Maxim und Asano führen VfB zum Derbysieg

Stuttgart gewinnt ein brisantes Derby gegen Karlsruhe mit 2:0. Asano schießt beide Tore. Karlsruher Fans schießen Feuerwerk auf den Rasen.

Alexandru Maxim stand nicht nur im Kader, sondern wurde von Hannes Wolf auch in die Startelf befördert und er enttäuschte das Vertrauen nicht. Der Spielmacher wurde seinem Namen gerecht und zog die Fäden. Doch auch die komplette Mannschaft machte es besser als zuletzt. Karlsruhe versuchte mehr als 1860 München, das machte es den Schwaben einfacher, dennoch standen sie kompakt in der Defensive. Stuttgart spielte allerdings variabler und schneller.

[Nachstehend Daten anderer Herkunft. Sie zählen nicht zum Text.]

## src/hw/rtl/range_line_fit_median_top_assert.svh

```systemverilog
// Assertion macros used by the top-level RTL file to check its own behavior.
// Every macro samples on the rising edge of clk and is disabled during reset.
`ifndef RANGE_LINE_FIT_MEDIAN_TOP_ASSERT_SVH
`define RANGE_LINE_FIT_MEDIAN_TOP_ASSERT_SVH
`ifndef NO_ASSERTIONS
`define RLFM_ASSERT_NOW(label, ante, cons) \
    label: assert property (@(posedge clk) disable iff (!rst_n) (ante) |-> (cons)) \
        else $error("assertion failed");
`define RLFM_ASSERT_NEXT(label, ante, cons) \
    label: assert property (@(posedge clk) disable iff (!rst_n) (ante) |=> (cons)) \
        else $error("assertion failed");
`else
`define RLFM_ASSERT_NOW(label, ante, cons)
`define RLFM_ASSERT_NEXT(label, ante, cons)
`endif
`endif

```

## src/hw/rtl/rlfm_pkg.sv

```systemverilog
`default_nettype none
package rlfm_pkg;

    localparam int AVERAGE_DEPTH = 9;
    localparam int MEDIAN_DEPTH  = 5;
    localparam int RANGE_BITS    = 16;
    localparam int BEAMS         = 5;

    localparam int RANGE_IN_W  = 16;
    localparam int RANGE_EXT_W = 24;
    localparam int FRAC        = 28 - RANGE_BITS;
    localparam int BFRAC       = 16 - FRAC;
    localparam int AVG_W       = RANGE_BITS + FRAC;
    localparam int SUM_W       = RANGE_BITS + $clog2(AVERAGE_DEPTH);
    localparam int NUM_W       = SUM_W + FRAC;
    localparam int FILL_W      = $clog2(AVERAGE_DEPTH + 1);
    localparam int MFILL_W     = $clog2(MEDIAN_DEPTH + 1);
    localparam int MIDX_W      = $clog2(MEDIAN_DEPTH);
    localparam int COEF_W      = 16;
    localparam int CRD_W       = 32;
    localparam int ACC_W       = 64;

    // Slope divider: 80-bit dividend, 64-bit divisor, 34-bit quotient.
    localparam int DVD_W  = 80;
    localparam int DVS_W  = 64;
    localparam int QUO_W  = 34;
    localparam int DCNT_W = $clog2(DVD_W);

    // Division by five as a multiply by ceil(2^21 / 5) and a shift; exact below 2^21 / 3.
    localparam logic [18:0] RECIP_FIVE       = 19'd419431;
    localparam int          RECIP_FIVE_SHIFT = 21;

    localparam logic [COEF_W-1:0] COS_MAG [BEAMS] =
        '{16'd32746, 16'd32762, 16'd32768, 16'd32762, 16'd32746};
    localparam logic [COEF_W-1:0] SIN_MAG [BEAMS] =
        '{16'd1206, 16'd603, 16'd0, 16'd603, 16'd1206};
    // Beams left of center have a negative sine.
    localparam logic [BEAMS-1:0] SIN_NEG = 5'b00011;

    typedef struct packed {
        logic signed [CRD_W-1:0] slope;
        logic signed [CRD_W-1:0] intercept;
        logic                    degenerate;
    } rlfm_fit_t;

    typedef struct packed {
        logic signed [CRD_W-1:0] slope;
        logic signed [CRD_W-1:0] intercept;
        logic                    flip;
        logic                    degenerate;
    } rlfm_result_t;

endpackage
`default_nettype wire

```

## src/hw/rtl/rlfm_median.sv

```systemverilog
`default_nettype none
module rlfm_median (
    input  wire logic                   clk,
    input  wire logic                   rst_n,
    input  wire logic                   start,
    input  wire rlfm_pkg::rlfm_fit_t    fit,
    output logic                        done,
    output rlfm_pkg::rlfm_result_t      result
);
    localparam int MD      = rlfm_pkg::MEDIAN_DEPTH;
    localparam int MFILL_W = rlfm_pkg::MFILL_W;
    localparam int MIDX_W  = rlfm_pkg::MIDX_W;
    localparam int CRD_W   = rlfm_pkg::CRD_W;

    typedef enum logic {M_IDLE, M_EVAL} med_state_t;

    med_state_t               state_reg;
    logic signed [CRD_W-1:0]  sw_reg [MD];
    logic signed [CRD_W-1:0]  iw_reg [MD];
    logic [MFILL_W-1:0]       mfill_reg;
    logic signed [CRD_W-1:0]  prev_reg;
    logic                     degen_reg;
    logic                     done_reg;
    rlfm_pkg::rlfm_result_t   res_reg;

    logic [MFILL_W-1:0]       rank [MD];
    logic [MFILL_W-1:0]       mid;
    logic signed [CRD_W-1:0]  ms;
    logic signed [CRD_W-1:0]  mb;
    logic                     flip;

    // Rank of each held slope in a stable ascending sort; ties keep age order.
    always_comb
    begin
        mid = mfill_reg >> 1;
        ms  = '0;
        mb  = '0;
        for (int i = 0; i < MD; i++)
        begin
            rank[i] = '0;
            for (int j = 0; j < MD; j++)
            begin
                if (MFILL_W'(j) < mfill_reg &&
                    (sw_reg[j] < sw_reg[i] || (sw_reg[j] == sw_reg[i] && j < i)))
                begin
                    rank[i] = rank[i] + 1'b1;
                end
            end
        end
        for (int i = 0; i < MD; i++)
        begin
            if (MFILL_W'(i) < mfill_reg && rank[i] == mid)
            begin
                ms = sw_reg[i];
                mb = iw_reg[i];
            end
        end
        flip = !degen_reg && ((ms < 0 && prev_reg > 0) || (ms > 0 && prev_reg < 0));
    end

    always_ff @(posedge clk or negedge rst_n)
    begin
        if (!rst_n)
        begin
            state_reg <= M_IDLE;
            mfill_reg <= '0;
            prev_reg  <= '0;
            done_reg  <= 1'b0;
            for (int k = 0; k < MD; k++)
            begin
                sw_reg[k] <= '0;
                iw_reg[k] <= '0;
            end
        end
        else
        begin
            done_reg <= 1'b0;
            unique case (state_reg)
                M_IDLE:
                begin
                    if (start)
                    begin
                        degen_reg <= fit.degenerate;
                        if (!fit.degenerate)
                        begin
                            if (mfill_reg < MFILL_W'(MD))
                            begin
                                sw_reg[mfill_reg[MIDX_W-1:0]] <= fit.slope;
                                iw_reg[mfill_reg[MIDX_W-1:0]] <= fit.intercept;
                                mfill_reg <= mfill_reg + 1'b1;
                            end
                            else
                            begin
                                for (int k = 0; k < MD - 1; k++)
                                begin
                                    sw_reg[k] <= sw_reg[k+1];
                                    iw_reg[k] <= iw_reg[k+1];
                                end
                                sw_reg[MD-1] <= fit.slope;
                                iw_reg[MD-1] <= fit.intercept;
                            end
                        end
                        state_reg <= M_EVAL;
                    end
                end
                M_EVAL:
                begin
                    res_reg.slope      <= ms;
                    res_reg.intercept  <= mb;
                    res_reg.flip       <= flip;
                    res_reg.degenerate <= degen_reg;
                    if (!degen_reg)
                    begin
                        prev_reg <= ms;
                    end
                    done_reg  <= 1'b1;
                    state_reg <= M_IDLE;
                end
                default:
                begin
                    state_reg <= M_IDLE;
                end
            endcase
        end
    end

    assign done   = done_reg;
    assign result = res_reg;
endmodule
`default_nettype wire

```

## config.mk

```make
export PLATFORM = sky130hd
export DESIGN_NAME = rlfm_median
export DESIGN_NICKNAME = d
export VERILOG_FILES = /design/src/hw/rtl/range_line_fit_median_top_assert.svh /design/src/hw/rtl/rlfm_pkg.sv /design/src/hw/rtl/rlfm_median.sv
export SDC_FILE = /design/constraint.sdc
export NUM_CORES = 1
export LEC_CHECK = 0
export BUFFER_PORTS_ARGS = -buffer_cell sky130_fd_sc_hd__buf_4
export CAP_MARGIN = 0
export CORE_MARGIN = 5
export CORE_UTILIZATION = 50
export DETAILED_ROUTE_END_ITERATION = 6
export HOLD_SLACK_MARGIN = 0.03
export PLACE_DENSITY = 0.78
export REMOVE_ABC_BUFFERS = 1
export SETUP_SLACK_MARGIN = 0.1
export SKIP_LAST_GASP = 1
export SYNTH_ARGS = -nofsm -noshare
export SYNTH_HDL_FRONTEND = slang
export SYNTH_SLANG_ARGS = --single-unit
```

## constraint.sdc

```tcl
create_clock -name clk -period 10.02 [get_ports clk]
set_clock_uncertainty 0.1 [all_clocks]
set_input_delay 1.002 -clock clk [delete_from_list [all_inputs] [get_ports clk]]
set_output_delay 1.002 -clock clk [all_outputs]
set_load 0.02 [all_outputs]
```

---- Word-level counts from Yosys, hierarchy flattened ----
Index checks and enable logic that the tools add are counted.
Widths: inputs -> output; s select.
operators by class
  multiply operators ...................... 0
  reduce and logical (&&, ||, !) cells .... 51
  shift-type cells ........................ 0
  multiplexer cells ....................... 44
  bitwise operators ....................... 4
  add/sub/neg operators ................... 21
  div/mod/pow operators ................... 0
  equality and inequality tests ........... 15
  magnitude comparators ................... 37
operator list
  cell                 count
  $lt 32x32->1         25
  $mux 32              11
  $bwmux 160           2
  $eq 32x32->1         10
  $mux 160             2
  $demux 32 s3         1
  $gt 32x1->1 const B  2
  $lt 32x1->1 const B  2
  $mux 3               20
  $add 3x1->3 const B  16
  $logic_and 1x1->1    34
  $eq 3x2->1           5
  $logic_or 1x1->1     11
  $add 1x1->2 const B  5
  $mux 1               7
  $lt 1x3->1 const A   2
  $lt 2x3->1 const A   2
  $reduce_and 3->1     2
  $ge 4x4->1 const B   1
  $lt 4x1->1 const B   1
  $not 3->4            1
  $reduce_and 2->1     2
  $reduce_and 4->1     1
  $lt 3x3->1 const A   1
  4 further kinds      6
word-level totals
  register bits after elaboration ......... 424
  bits in writable memories ............... 0
  word-level logic and storage cells ...... 191
  output and inout port bits .............. 67
  ROM bits ................................ 0
  latch bits .............................. 0
  memories kept ........................... 0

---- Depth between registers and ports, before layout ----
Gate-level depths: netlist of run 1.
  depth after elaboration ................. 22
  gate-level depth with buffers ........... 36

---- Worst setup path after synthesis of run 1 ----
No wires, ideal clock.
  kind .................................... register to register
  start point ............................. register sw_reg[105] in the netlist's numbering
  end point ............................... register res_reg, in the netlist result[1] (data pin)
  data arrival time ....................... 5.810 ns
  buffers on the path ..................... 2
  path slack .............................. 3.849 ns
  period minus slack after synthesis ...... 6.171 ns
  required time ........................... 9.659 ns
  stages on the path, launching flop included .. 33
  cells stage by stage .................... dfrtp_1 inv_1 ha_1 a21o_1 a21o_1 a21oi_1 nor2b_1 o21ai_0 nand2b_1 a21oi_1 nor2b_1 o21ai_0 o21ai_0 a2111oi_0 xor2_1 o31ai_1 nor2_1 inv_1 ha_1 nand3_1 a2111oi_0 o21ai_0 nand3b_1 mux2i_1 and2_1 and2_1 buf_2 buf_2 a221oi_1 o21ai_0 or4_1 nor4_2 o21ai_1
on the way
  word-level cells in the longest chain between the ends .. 22
  elaborated cells between the ends (all ways) .. 84
  those cells by class .................... add/sub (16); order compare (11); eq/ne (9); mux (26); reduce/logical (22)
RTL lines
  element                                       line               source
  from (decl)                                   rlfm_median.sv:18  logic signed [CRD_W-1:0] sw_reg [MD];
  from (signal, indexed assignment)             rlfm_median.sv:88  sw_reg[mfill_reg[MIDX_W-1:0]] <= fit.slope;
  from (signal, indexed assignment)             rlfm_median.sv:96  sw_reg[k] <= sw_reg[k+1];
  from (signal, indexed assignment)             rlfm_median.sv:99  sw_reg[MD-1] <= fit.slope;
  $lt 32x32->1 or $eq 32x32->1 (tied branches)  rlfm_median.sv:44  (sw_reg[j] < sw_reg[i] || (sw_reg[j] == sw_reg[i] && j < i)))
  $logic_or 1x1->1                              rlfm_median.sv:44
  $logic_and 1x1->1                             rlfm_median.sv:43  if (MFILL_W'(j) < mfill_reg &&
  $mux 1                                        rlfm_median.sv:43
  $add 1x1->2                                   rlfm_median.sv:46  rank[i] = rank[i] + 1'b1;
  $mux 3                                        rlfm_median.sv:43
  $add 3x1->3                                   rlfm_median.sv:46
  $mux 3                                        rlfm_median.sv:43
  [... 6 more ...]                              --
  $mux 32 (3 in a row)                          rlfm_median.sv:52  if (MFILL_W'(i) < mfill_reg && rank[i] == mid)
  $mux 32 (*)                                   rlfm_median.sv:52
  via ms[10]                                    rlfm_median.sv:28  logic signed [CRD_W-1:0] ms;
  $lt 32x1->1 or $gt 32x1->1 (tied branches)    rlfm_median.sv:58  flip = !degen_reg && ((ms < 0 && prev_reg > 0) || (ms > 0 && prev_reg < 0));
  $logic_and 1x1->1                             rlfm_median.sv:58
  $logic_or 1x1->1 (*)                          rlfm_median.sv:58
  $logic_and 1x1->1 (*)                         rlfm_median.sv:58
  via flip                                      rlfm_median.sv:30  logic flip;
  to (decl)                                     rlfm_median.sv:24  rlfm_pkg::rlfm_result_t res_reg;
Mark *: on every way through the listed nets, which the timed path passes. The rest lies on a longest branch.
A chain may end at the register's enable or synchronous reset.

---- Worst setup path in the final report of run 1 ----
Same ends and word-level chain as after synthesis.

==> qor.csv, run 1 <==
metric;value;unit
vias_per_cell;6.41;
rows;86;
path_buf_inv;2;
rsz0062_at_grt;false;
grt_overflow_total;0;
die_x;246;microns
yosysWarnings;0;
critPathMaxFanout;14;
final_util;0.563;
seq_area_frac_synth;0.392;
async_flop_share;0.842;
max-cap-violations;0;
path_class;flop to flop;
grt_pass1_wl;139000;microns
drt-wirelength-per-cell;23.2;microns
portBuffers;134;
cts_buffer_depth;3;
wirelength;90000;microns
drive_gt1_frac;0.111;
synth_top_area_cell;dfrtp_1;
cts_resized;0;
first_pass_iters;7;
track_usage;0.289;
fmax;0.118;GHz
synth_top_area_frac;0.320;
io_pins;135;
grt.busiest_layer;met2;
met2_usage;0.444;
cts_buffers;46;
worst_pin_slew;1.22;ns
post_cts_buffers;0;
routabilityCongestion;1.04;
violations;design-rule violations;
synth_enable_flop_cells;67;
fin_nets;3492;
synth_ff_type;dfrtp_1;
ys_types;78;
netlist_instances;3057;
gr-usage-met1;0.401;
period_minus_slack;8.46;ns
drtAntennaViolNets;0;
synthTopCellsByArea;dfrtp_1, ha_1, a22oi_1, edfxtp_1, a21oi_1;
syn_area_per_cell;9.14;sq um
critPathRequiredTime;10.25;ns
drt_iter0_drc;2920;
relSlewSlack;0.188;
grt_antenna_before_repair;5;
yosys_register_bits;424;
cp-start-kind;flop;
die_y;246;microns
die_area;60700;sq um
coreArea;55200;sq um
cp_common_cell;o21ai_0;
use_met3;0.0680;
cts_tree;done;
period_share;0.844;
grt_pass1_vias;24075;
hold_viol;0;
cp_slowest_cell;a221oi_1;
cpPeakStageDelay;0.84;ns
vias;24858;
syn_to_final_growth;11.3;%
synth_area;28000;sq um
layout_common_cells;dfrtp_1, ha_1, a21oi_1;
worstSkewPairLatency;0.61;ns
start_util;0.506;
status;finished, violations left;
hold_path_class;input port to asynchronous set/reset pin;
htree_levels;2;
postCtsHoldBufs;0;
crit_family;compound AO/OA/AOI/OAI gates;
end_kind;flop;
dp_hpwl;61000;microns
clock-sinks;424;
setup_violations;0;
cts-root-buf;clkbuf_16;
drc_errors;1;
grt_max_degree;157;
crit_arrival;8.68;ns
final_common_cell;dfrtp_1;
clk_pin_slew;0.06;ns
fillCellCount;4905;
slew_viol_final;0;
## worst paths after layout
check | from | end | slack [ns] | cells past startpoint
worst max-delay path | sw_reg[105] | result[1] | 1.56 | 30
worst min-delay path | rst_n | sw_reg[27] | 0.26 | 1
worst max register to register | sw_reg[105] | result[1] | 1.56 | 30
worst min register to register | state_reg | done | 0.33 | 0
max in group asynchronous | rst_n | iw_reg[10] | 8.18 | 2
min in group clk | state_reg | done | 0.33 | 0
## cell usage after synthesis (all sizes together), types with 37 or more instances
cell type	count
nand4	68
nor2	222
nand2	261
clkbuf	151
inv	164
edfxtp	67
mux2	63
buf	37
o21ai	281
a22oi	286
dfrtp	357
nor3	53
a221oi	47
ha	336
a21oi	288
## worst reg2reg max path: cells and delay by family, from the launching register on
kind / cells / cell delay [ns]
AOI/OAI and AO/OA: 14 / 3.95
and+or+nand+nor: 10 / 2.41
adders and majority gates: 2 / 0.66
DFF: 1 / 0.47
xor gates and xnor gates: 1 / 0.24
muxes: 1 / 0.23
buffers and inverters: 2 / 0.14
## cell type report
class / instances / area, sq um / share of cell area
clock buffers: 65 / 1320 / 0.0426
well taps: 748 / 936 / 0.0301
multi-input cells: 2281 / 15800 / 0.507
inverters: 164 / 616 / 0.0198
diodes: 1 / 2.50 / 0.0000805
flip-flops and latches: 424 / 10900 / 0.352
clock inverters: 21 / 196 / 0.00632
repair buffers: 171 / 1300 / 0.0419
## logic make-up (layout without fill, tap and decap cells)
| family | after synthesis | count (layout) | synth area share |
|---|---|---|---|
| AO/OA/AOI/OAI | 1075 | 1075 | 0.244 |
| multiplexers | 74 | 74 | 0.0293 |
| buffers and inverters | 352 | 421 | 0.0480 |
| XOR/XNOR | 20 | 20 | 0.00676 |
| flip-flops | 424 | 424 | 0.392 |
| other | 0 | 1 | 0 |
| AND/OR/NAND/NOR | 776 | 776 | 0.130 |
| adder cells (fa/ha/maj) | 336 | 336 | 0.150 |
## routing by layer
layer / up-vias / share of wire
li1: 11440 / -
met1: 11953 / 0.42
met2: 1235 / 0.44
met3: 222 / 0.10
met4: 8 / 0.039
met5: - / 0.00063
## per-stage QoR
step	cell area [sq um]	TNS, ns	hold WS, ns	instances	setup slack, ns
floorplan	27200	-897.16	0.288	2869	-4.72
global placement	29600	0	0.308	3788	2.01
detailed placement	29600	0	0.316	3788	1.78
CTS	31100	0	0.280	3874	1.79
global route	31100	0	0.317	3874	1.30
finish	31100	0	0.265	3875	1.56
Power of run 1 is left out: the tool's default activity adds up to more than one toggle a clock period on the data nets, which glitch-free logic cannot reach.
==> run 2: changes to the inputs <==
--- a/config.mk
+++ b/config.mk
@@ -5,13 +5,14 @@
 export SDC_FILE = /design/constraint.sdc
 export NUM_CORES = 1
 export LEC_CHECK = 0
+export ABC_AREA = 1
 export BUFFER_PORTS_ARGS = -buffer_cell sky130_fd_sc_hd__buf_4
 export CAP_MARGIN = 0
 export CORE_MARGIN = 5
 export CORE_UTILIZATION = 50
 export DETAILED_ROUTE_END_ITERATION = 6
 export HOLD_SLACK_MARGIN = 0.03
-export PLACE_DENSITY = 0.78
+export PLACE_DENSITY = 0.81
 export REMOVE_ABC_BUFFERS = 1
 export SETUP_SLACK_MARGIN = 0.1
 export SKIP_LAST_GASP = 1
==> constraint.sdc (replaced) <==
create_clock -name clk -period 7.35 [get_ports clk]
set_clock_uncertainty 0.1 [all_clocks]
set_input_delay 0.735 -clock clk [delete_from_list [all_inputs] [get_ports clk]]
set_output_delay 0.735 -clock clk [all_outputs]
set_load 0.02 [all_outputs]
==> run 2 against run 1 <==
Against the previous run:
- the flow now finishes without violations
- synthesized cell count increased by 19%
- maximum frequency increased by 25%
- area after synthesis up 4.6%
- flip-flop and latch count unchanged
- setup slack lost 0.97 ns
- highest routed layer unchanged
- via count is 10% higher
- cell count increased by 15%
- clock-buffer cell count fell by 5
- critical path type unchanged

Es war mehr Bewegung im Spiel und so ergaben sich auch Chancen für Stuttgart. Richtig gut klappte es dann beim Führungstor. Maxim leitete mit einer Finte den Angriff ein, Gentner schaufelte das Leder auf Asano, der völlig frei stand und zum 1:0 einköpfte. Unschöne Szenen kamen dann allerdings von den Rängen. Aus dem Block der Karlsruher flogen Feuerwerkskörper auf den Rasen. Das Spiel musste unterbrochen werden. Zum Beginn des zweiten Durchgangs kamen erneut Pyros zum Einsatz. Der Schiedsrichter konnte die Partie nicht wieder anpfeiffen, es drohte für kurze Zeit sogar der Abbruch. Mit knapp einer Viertelstunde Verspätung ging es dann doch weiter. Stuttgart könnte bereits höher führen, doch auch beim VfB klappte nicht alles. Nach einer Stunde war es wieder Maxim, der freie Schussbahn hatte. KSC-Keeper Orlishausen konnte noch klären, doch Asano stand richtig und staubte ab. Gegen wenig gefährliche Gäste, war dies bereits die Entscheidung. Nach dem Schlusspfiff gab es dann nochmals Feuerwerk von den KSC-Anhängern, doch Stuttgart war zu dem Zeitpunkt bereits wieder Tabellenführer.